The Orlando Magic support a proposal to reform the NBA Draft Lottery in which the teams with the four worst overall records would have nearly identical chances to win the top overall pick, according to an industry source with knowledge of the Magic’s thinking.
Under the current lottery rules, the team with the worst record has a 25.0 percent chance of winning the top overall pick. The team with the second-worst record has a 19.9 percent chance of winning, and the team with the third-worst record has a 15.6 percent chance of winning.
A pingpong ball drawing currently determines the top-three picks of the draft, and the remainder of the draft order is determined by record, going from worst to best.
According to the website Grantland, the lottery-reform proposal calls for the four worst teams to have an equal 12 percent chance of winning the top pick, and the top six teams in the draft order would be determined by a pingpong ball drawing.
If enacted, the proposal almost certainly would go into effect for the 2015 NBA Draft Lottery.

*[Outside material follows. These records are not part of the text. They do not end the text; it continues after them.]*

File: src/rtl/wb_result_fifo.sv
// In-order buffer of MDU results with per-entry valid bits and kill-by-address.
module wb_result_fifo
    import wb_port_arbiter_pkg::*;
#(
    parameter  int unsigned DEPTH = 2,
    localparam int unsigned PW    = (DEPTH > 1) ? $clog2(DEPTH) : 1,
    localparam int unsigned CW    = PW + 1
) (
    input  logic            clk,
    input  logic            reset,
    input  logic            push,
    input  logic [AW-1:0]   push_wa,
    input  logic [DW-1:0]   push_wd,
    input  logic            pop,
    input  logic            kill_en,
    input  logic [AW-1:0]   kill_wa,
    output wb_entry         head,
    output logic [CW-1:0]   count,
    output logic            any_valid,
    output logic [NREG-1:0] pending_mask
);

    wb_entry         mem_q [DEPTH];
    wb_entry         mem_d [DEPTH];
    logic [PW-1:0]   wr_ptr_q, wr_ptr_d;
    logic [PW-1:0]   rd_ptr_q, rd_ptr_d;
    logic [CW-1:0]   count_q, count_d;

    // Kill first, then pop, then push: a same-cycle push to the killed address survives.
    always_comb begin
        mem_d = mem_q;
        for (int unsigned i = 0; i < DEPTH; i++) begin
            if (kill_en && mem_q[PW'(i)].valid && (mem_q[PW'(i)].wa == kill_wa)) begin
                mem_d[PW'(i)].valid = 1'b0;
            end
        end
        if (pop) begin
            mem_d[rd_ptr_q].valid = 1'b0;
        end
        if (push) begin
            mem_d[wr_ptr_q] = '{valid: 1'b1, wa: push_wa, wd: push_wd};
        end
        wr_ptr_d = wr_ptr_q + PW'(push);
        rd_ptr_d = rd_ptr_q + PW'(pop);
        count_d  = count_q + CW'(push) - CW'(pop);
    end

    always_ff @(posedge clk or posedge reset) begin
        if (reset) begin
            for (int unsigned i = 0; i < DEPTH; i++) begin
                mem_q[PW'(i)] <= '0;
            end
            wr_ptr_q <= '0;
            rd_ptr_q <= '0;
            count_q  <= '0;
        end else begin
            for (int unsigned i = 0; i < DEPTH; i++) begin
                mem_q[PW'(i)] <= mem_d[PW'(i)];
            end
            wr_ptr_q <= wr_ptr_d;
            rd_ptr_q <= rd_ptr_d;
            count_q  <= count_d;
        end
    end

    // Hazard view: every register still owed a buffered result.
    always_comb begin
        pending_mask = '0;
        any_valid    = 1'b0;
        for (int unsigned i = 0; i < DEPTH; i++) begin
            if (mem_q[PW'(i)].valid) begin
                pending_mask = pending_mask | reg_onehot(mem_q[PW'(i)].wa);
                any_valid    = 1'b1;
            end
        end
        pending_mask[0] = 1'b0;
    end

    assign head  = mem_q[rd_ptr_q];
    assign count = count_q;

endmodule

File: src/rtl/wb_port_arbiter.sv
// Merges pipeline writeback and buffered MDU results onto the single register-file write port.
module wb_port_arbiter
    import wb_port_arbiter_pkg::*;
#(
    parameter int unsigned DEPTH        = 2,
    parameter int unsigned STARVE_LIMIT = 8
) (
    input  logic            clk,
    input  logic            reset,
    input  logic            pipe_we,
    input  logic [AW-1:0]   pipe_wa,
    input  logic [DW-1:0]   pipe_wd,
    input  logic            mdu_valid,
    output logic            mdu_ready,
    input  logic [AW-1:0]   mdu_wa,
    input  logic [DW-1:0]   mdu_wd,
    output logic            we3,
    output logic [AW-1:0]   wa3,
    output logic [DW-1:0]   wd3,
    output logic [NREG-1:0] pending_mask,
    output logic            pipe_stall
);

    localparam int unsigned PW    = (DEPTH > 1) ? $clog2(DEPTH) : 1;
    localparam int unsigned CW    = PW + 1;
    localparam int unsigned AGE_W = $clog2(STARVE_LIMIT) + 1;
    localparam logic [AGE_W-1:0] AGE_MAX = AGE_W'(STARVE_LIMIT - 1);

    wb_entry          head;
    logic [CW-1:0]    count;
    logic             any_valid;
    logic             pw, acc, mdu_live, head_valid, skip_pop;
    logic             pop, push, bypass;
    logic             we3_q, we3_d;
    logic [AW-1:0]    wa3_q, wa3_d;
    logic [DW-1:0]    wd3_q, wd3_d;
    logic [AGE_W-1:0] age_q, age_d;
    logic             stall_q, stall_d;

    assign pw         = pipe_we && (pipe_wa != REG_ZERO);
    assign mdu_ready  = !reset && (count < CW'(DEPTH));
    assign acc        = mdu_valid && mdu_ready;
    assign mdu_live   = acc && (mdu_wa != REG_ZERO);
    assign head_valid = (count != '0) && head.valid;
    assign skip_pop   = (count != '0) && !head.valid;

    wb_result_fifo #(.DEPTH(DEPTH)) u_fifo (
        .clk          (clk),
        .reset        (reset),
        .push         (push),
        .push_wa      (mdu_wa),
        .push_wd      (mdu_wd),
        .pop          (pop),
        .kill_en      (pw),
        .kill_wa      (pipe_wa),
        .head         (head),
        .count        (count),
        .any_valid    (any_valid),
        .pending_mask (pending_mask)
    );

    // Slot priority: pipeline, then buffered head, then bypass; bypass only when no older result waits.
    always_comb begin
        we3_d  = 1'b0;
        wa3_d  = '0;
        wd3_d  = '0;
        pop    = skip_pop;
        bypass = 1'b0;
        if (pw) begin
            we3_d = 1'b1;
            wa3_d = pipe_wa;
            wd3_d = pipe_wd;
        end else if (head_valid) begin
            pop   = 1'b1;
            we3_d = 1'b1;
            wa3_d = head.wa;
            wd3_d = head.wd;
        end else if (mdu_live && !any_valid) begin
            bypass = 1'b1;
            we3_d  = 1'b1;
            wa3_d  = mdu_wa;
            wd3_d  = mdu_wd;
        end
        push = mdu_live && !bypass;
    end

    // Head age saturates; stall is held until the head is finally written.
    always_comb begin
        age_d   = '0;
        stall_d = 1'b0;
        if (head_valid && !pop) begin
            age_d   = (age_q == AGE_MAX) ? age_q : age_q + AGE_W'(1);
            stall_d = (age_q >= AGE_MAX);
        end
    end

    always_ff @(posedge clk or posedge reset) begin
        if (reset) begin
            we3_q   <= 1'b0;
            wa3_q   <= '0;
            wd3_q   <= '0;
            age_q   <= '0;
            stall_q <= 1'b0;
        end else begin
            we3_q   <= we3_d;
            wa3_q   <= wa3_d;
            wd3_q   <= wd3_d;
            age_q   <= age_d;
            stall_q <= stall_d;
        end
    end

    assign we3        = we3_q;
    assign wa3        = wa3_q;
    assign wd3        = wd3_q;
    assign pipe_stall = stall_q;

endmodule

During the last two seasons, the Magic pared down their roster in an attempt to bottom out and challenge for the best lottery odds. In 2012-13, Orlando finished with the league’s worst record and won the second overall pick. In 2013-14, Orlando compiled the league’s third-worst record and wound up picking fourth overall.

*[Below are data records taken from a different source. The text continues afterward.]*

## src/rtl/run_ctrl_pkg.sv

```systemverilog
// Shared types and constants for the run_ctrl launch/completion sequencer.
package run_ctrl_pkg;

  typedef enum logic [1:0] {
    ST_IDLE  = 2'd0,
    ST_ARMED = 2'd1,
    ST_RUN   = 2'd2,
    ST_DONE  = 2'd3
  } run_state_e;

  localparam int unsigned CNT_W_DEF = 16;
  localparam logic [CNT_W_DEF-1:0] CNT_SAT = '1;

endpackage

```

## src/rtl/run_ctrl_sat_counter.sv

```systemverilog
// Saturating up-counter with synchronous clear; clear has priority over enable.
module sat_counter
  import run_ctrl_pkg::*;
#(
  parameter int unsigned W = CNT_W_DEF
) (
  input  logic         clk,
  input  logic         rst,
  input  logic         clr,
  input  logic         en,
  output logic [W-1:0] cnt
);

  localparam logic [W-1:0] SAT = '1;

  always_ff @(posedge clk or posedge rst) begin
    if (rst) begin
      cnt <= '0;
    end else if (clr) begin
      cnt <= '0;
    end else if (en && (cnt != SAT)) begin
      cnt <= cnt + W'(1);
    end
  end

endmodule

```

## src/rtl/run_ctrl.sv

```systemverilog
// Host Start/Ack to core control sequencer with run-cycle count.
// Optional watchdog enabled by defining RUN_CTRL_WDOG_EN.
module run_ctrl
  import run_ctrl_pkg::*;
#(
  parameter int unsigned CNT_W      = CNT_W_DEF,
  parameter int unsigned WDOG_LIMIT = 1000
) (
  input  logic             Clk,
  input  logic             Reset,
  input  logic             Start,
  input  logic             Halt,
  output logic             CoreReset,
  output logic             CoreEn,
  output logic             Ack,
  output logic             Busy,
  output logic             Timeout,
  output logic [CNT_W-1:0] CycleCnt
);

  run_state_e state;
  logic       cnt_clr;
  logic       cnt_en;
  logic       wdog_hit;

`ifdef RUN_CTRL_WDOG_EN
  localparam logic [CNT_W-1:0] WDOG_LAST = CNT_W'(WDOG_LIMIT - 1);

  // Forced completion on the edge that would make the count reach the limit.
  assign wdog_hit = (state == ST_RUN) && !Halt && (CycleCnt == WDOG_LAST);
`else
  logic unused_wdog;

  assign unused_wdog = ^WDOG_LIMIT;
  assign wdog_hit    = 1'b0;
`endif

  assign cnt_en = (state == ST_RUN);

  // Counter clears on every entry into ARMED.
  always_comb begin
    cnt_clr = 1'b0;
    case (state)
      ST_IDLE, ST_DONE: cnt_clr = Start;
      ST_RUN:           cnt_clr = Start && !Halt && !wdog_hit;
      default:          cnt_clr = 1'b0;
    endcase
  end

  sat_counter #(
    .W(CNT_W)
  ) u_cycle_cnt (
    .clk(Clk),
    .rst(Reset),
    .clr(cnt_clr),
    .en (cnt_en),
    .cnt(CycleCnt)
  );

  // State and registered outputs move together so outputs never see inputs directly.
  always_ff @(posedge Clk or posedge Reset) begin
    if (Reset) begin
      state     <= ST_IDLE;
      CoreReset <= 1'b1;
      CoreEn    <= 1'b0;
      Ack       <= 1'b0;
      Busy      <= 1'b0;
      Timeout   <= 1'b0;
    end else begin
      case (state)
        ST_IDLE: begin
          if (Start) begin
            state   <= ST_ARMED;
            Timeout <= 1'b0;
          end
        end
        ST_ARMED: begin
          if (!Start) begin
            state     <= ST_RUN;
            CoreReset <= 1'b0;
            CoreEn    <= 1'b1;
            Busy      <= 1'b1;
          end
        end
        ST_RUN: begin
          if (Halt || wdog_hit) begin
            state   <= ST_DONE;
            CoreEn  <= 1'b0;
            Busy    <= 1'b0;
            Ack     <= 1'b1;
            Timeout <= wdog_hit;
          end else if (Start) begin
            state     <= ST_ARMED;
            CoreReset <= 1'b1;
            CoreEn    <= 1'b0;
            Busy      <= 1'b0;
          end
        end
        ST_DONE: begin
          if (Start) begin
            state     <= ST_ARMED;
            CoreReset <= 1'b1;
            Ack       <= 1'b0;
            Timeout   <= 1'b0;
          end
        end
        default: begin
          state     <= ST_IDLE;
          CoreReset <= 1'b1;
          CoreEn    <= 1'b0;
          Ack       <= 1'b0;
          Busy      <= 1'b0;
          Timeout   <= 1'b0;
        end
      endcase
    end
  end

endmodule

```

The Magic might not have supported the proposal during those two seasons.
But the franchise supports the proposal now.
The Magic’s support could indicate that the team is done bottoming out.

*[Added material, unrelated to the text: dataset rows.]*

===== src/rtl/instruction_loader_if.sv =====
// Byte-stream and BRAM write-port bundle for the instruction loader.
// The master side feeds bytes and owns the BRAM read data. The slave side,
// which is the loader, accepts bytes and drives the BRAM write port.
interface instruction_loader_if #(
  parameter int ADDRS   = 256,
  parameter int OP_SIZE = 8
);
  localparam int ADDR_SIZE = $clog2(ADDRS);

  logic [7:0]           byte_in;
  logic                 byte_valid_in;
  logic                 byte_ready_out;
  logic [ADDR_SIZE-1:0] bram_addr;
  logic                 bram_we;
  logic                 bram_regce;
  logic [OP_SIZE-1:0]   bram_din;
  logic [OP_SIZE-1:0]   bram_dout;

  modport master (
    output byte_in, byte_valid_in, bram_dout,
    input  byte_ready_out, bram_addr, bram_we, bram_regce, bram_din
  );

  modport slave (
    input  byte_in, byte_valid_in, bram_dout,
    output byte_ready_out, bram_addr, bram_we, bram_regce, bram_din
  );
endinterface


===== src/rtl/instruction_loader.sv =====
// instruction_loader: assembles little-endian byte streams into OP_SIZE-bit
// words and writes them into consecutive instruction BRAM addresses starting
// at 0. The word count is clamped to ADDRS, so the address never wraps.
// Optional feature: define INSTRUCTION_LOADER_CHECKSUM_EN to add checksum_out.
// checksum_out is the XOR of every word written in the current load.
module instruction_loader #(
  parameter int  ADDRS     = 256,
  parameter int  OP_SIZE   = 8,
  localparam int ADDR_SIZE = $clog2(ADDRS)
) (
  input  logic                 clk_in,
  input  logic                 rst_in,
  input  logic                 start_in,
  input  logic [ADDR_SIZE:0]   count_in,
  output logic                 busy_out,
  output logic                 done_out,
  output logic [ADDR_SIZE:0]   words_written_out,
`ifdef INSTRUCTION_LOADER_CHECKSUM_EN
  output logic [OP_SIZE-1:0]   checksum_out,
`endif
  instruction_loader_if.slave  bus
);

  localparam int BYTES = OP_SIZE / 8;
  localparam int IDX_W = (BYTES > 1) ? $clog2(BYTES) : 1;
  localparam int CW    = ADDR_SIZE + 1;

  localparam logic [CW-1:0]        CNT_ONE  = CW'(32'd1);
  localparam logic [CW-1:0]        ADDRS_W  = CW'(ADDRS);
  localparam logic [ADDR_SIZE-1:0] ADDR_ONE = ADDR_SIZE'(32'd1);
  localparam logic [IDX_W-1:0]     IDX_ONE  = IDX_W'(32'd1);
  localparam logic [IDX_W-1:0]     LAST_IDX = IDX_W'(BYTES - 1);

  typedef enum logic [1:0] {
    ST_IDLE  = 2'd0,
    ST_LOAD  = 2'd1,
    ST_WRITE = 2'd2,
    ST_DONE  = 2'd3
  } state_t;

  state_t               state_r;
  state_t               next_state_s;
  logic [CW-1:0]        count_r;
  logic [CW-1:0]        ww_r;
  logic [ADDR_SIZE-1:0] addr_r;
  logic [IDX_W-1:0]     byte_idx_r;
  logic [OP_SIZE-1:0]   word_r;
  logic                 ready_r;
  logic                 we_r;
  logic                 busy_r;
  logic                 done_r;
  logic                 accept_s;
  logic                 last_byte_s;
  logic [CW-1:0]        ww_inc_s;
  logic [CW-1:0]        clamp_s;
  logic                 unused_s;

  // BRAM read data is not needed by the loader.
  assign unused_s = ^bus.bram_dout;

  assign bus.byte_ready_out = ready_r;
  assign bus.bram_we        = we_r;
  assign bus.bram_addr      = addr_r;
  assign bus.bram_din       = word_r;
  assign bus.bram_regce     = 1'b1;
  assign busy_out           = busy_r;
  assign done_out           = done_r;
  assign words_written_out  = ww_r;

  // Next-state decode and byte-acceptance qualification.
  always_comb begin
    next_state_s = state_r;
    accept_s     = 1'b0;
    last_byte_s  = (byte_idx_r == LAST_IDX);
    ww_inc_s     = ww_r + CNT_ONE;
    clamp_s      = (count_in > ADDRS_W) ? ADDRS_W : count_in;
    case (state_r)
      ST_IDLE: begin
        if (start_in) begin
          if (count_in == '0) begin
            next_state_s = ST_DONE;
          end else begin
            next_state_s = ST_LOAD;
          end
        end else begin
          next_state_s = ST_IDLE;
        end
      end
      ST_LOAD: begin
        accept_s = bus.byte_valid_in;
        if (accept_s && last_byte_s) begin
          next_state_s = ST_WRITE;
        end else begin
          next_state_s = ST_LOAD;
        end
      end
      ST_WRITE: begin
        if (ww_inc_s >= count_r) begin
          next_state_s = ST_DONE;
        end else begin
          next_state_s = ST_LOAD;
        end
      end
      ST_DONE: begin
        next_state_s = ST_IDLE;
      end
      default: begin
        next_state_s = ST_IDLE;
      end
    endcase
  end

  // State register.
  always_ff @(posedge clk_in) begin
    if (rst_in) begin
      state_r <= ST_IDLE;
    end else begin
      state_r <= next_state_s;
    end
  end

  // Outputs registered from the next state so they line up with the state.
  always_ff @(posedge clk_in) begin
    if (rst_in) begin
      ready_r <= 1'b0;
      we_r    <= 1'b0;
      busy_r  <= 1'b0;
      done_r  <= 1'b0;
    end else begin
      ready_r <= (next_state_s == ST_LOAD);
      we_r    <= (next_state_s == ST_WRITE);
      busy_r  <= (next_state_s == ST_LOAD) || (next_state_s == ST_WRITE);
      done_r  <= (next_state_s == ST_DONE);
    end
  end

  // Datapath: capture the count, assemble words and advance the address.
  always_ff @(posedge clk_in) begin
    if (rst_in) begin
      count_r    <= '0;
      ww_r       <= '0;
      addr_r     <= '0;
      byte_idx_r <= '0;
      word_r     <= '0;
    end else begin
      case (state_r)
        ST_IDLE: begin
          if (start_in) begin
            count_r    <= clamp_s;
            ww_r       <= '0;
            addr_r     <= '0;
            byte_idx_r <= '0;
          end
        end
        ST_LOAD: begin
          if (accept_s) begin
            for (int k = 0; k < BYTES; k++) begin
              if (byte_idx_r == IDX_W'(k)) begin
                word_r[8*k +: 8] <= bus.byte_in;
              end
            end
            byte_idx_r <= last_byte_s ? '0 : (byte_idx_r + IDX_ONE);
          end
        end
        ST_WRITE: begin
          ww_r <= ww_inc_s;
          // The address holds at the last word so it never leaves 0..ADDRS-1.
          if (ww_inc_s < count_r) begin
            addr_r <= addr_r + ADDR_ONE;
          end
        end
        default: begin
        end
      endcase
    end
  end

`ifdef INSTRUCTION_LOADER_CHECKSUM_EN
  logic [OP_SIZE-1:0] checksum_r;

  assign checksum_out = checksum_r;

  // Running XOR of written words, cleared when a new load starts.
  always_ff @(posedge clk_in) begin
    if (rst_in) begin
      checksum_r <= '0;
    end else if (state_r == ST_IDLE && start_in) begin
      checksum_r <= '0;
    end else if (state_r == ST_WRITE) begin
      checksum_r <= checksum_r ^ word_r;
    end
  end
`endif

endmodule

The push for lottery reform is widely perceived as a way to punish teams that are out-and-out tanking. At the moment, no team is more associated with the tanking strategy than the Philadelphia 76ers, who are the favorite in the season ahead to finish with the league’s worst record.
If the Sixers wind up being as awful as they’re expected to be, having new lottery odds in place in time for the 2015 lottery would benefit the rest of the league, including the Magic.
Injury update
Magic coach Jacque Vaughn said guard Willie Green is questionable to play when the team faces the Charlotte Hornets on Monday night. Green is recovering from a hyperextended left knee and sat out Orlando’s first two preseason games.
Guard Victor Oladipo, who is recovering from a sprained medial collateral ligament in his right knee, is highly unlikely to play, Vaughn said.
Power forward Channing Frye, who has an MCL sprain in his left knee, will not play.
MONDAY’S GAME: Magic at Hornets, 7 p.m.
WHERE: Time Warner Cable Arena, Charlotte.
BROADCAST: TV — None. RADIO — 580 AM (WDBO). SPANISH BROADCAST — None.
THE BUZZ: This will be the Magic’s third preseason exhibition. On offense, Vaughn said he wants “no lulls in pace at all throughout the course of the game.” On defense, Vaughn wants the team to be more aggressive and have more deflections and dictate where the ball is going.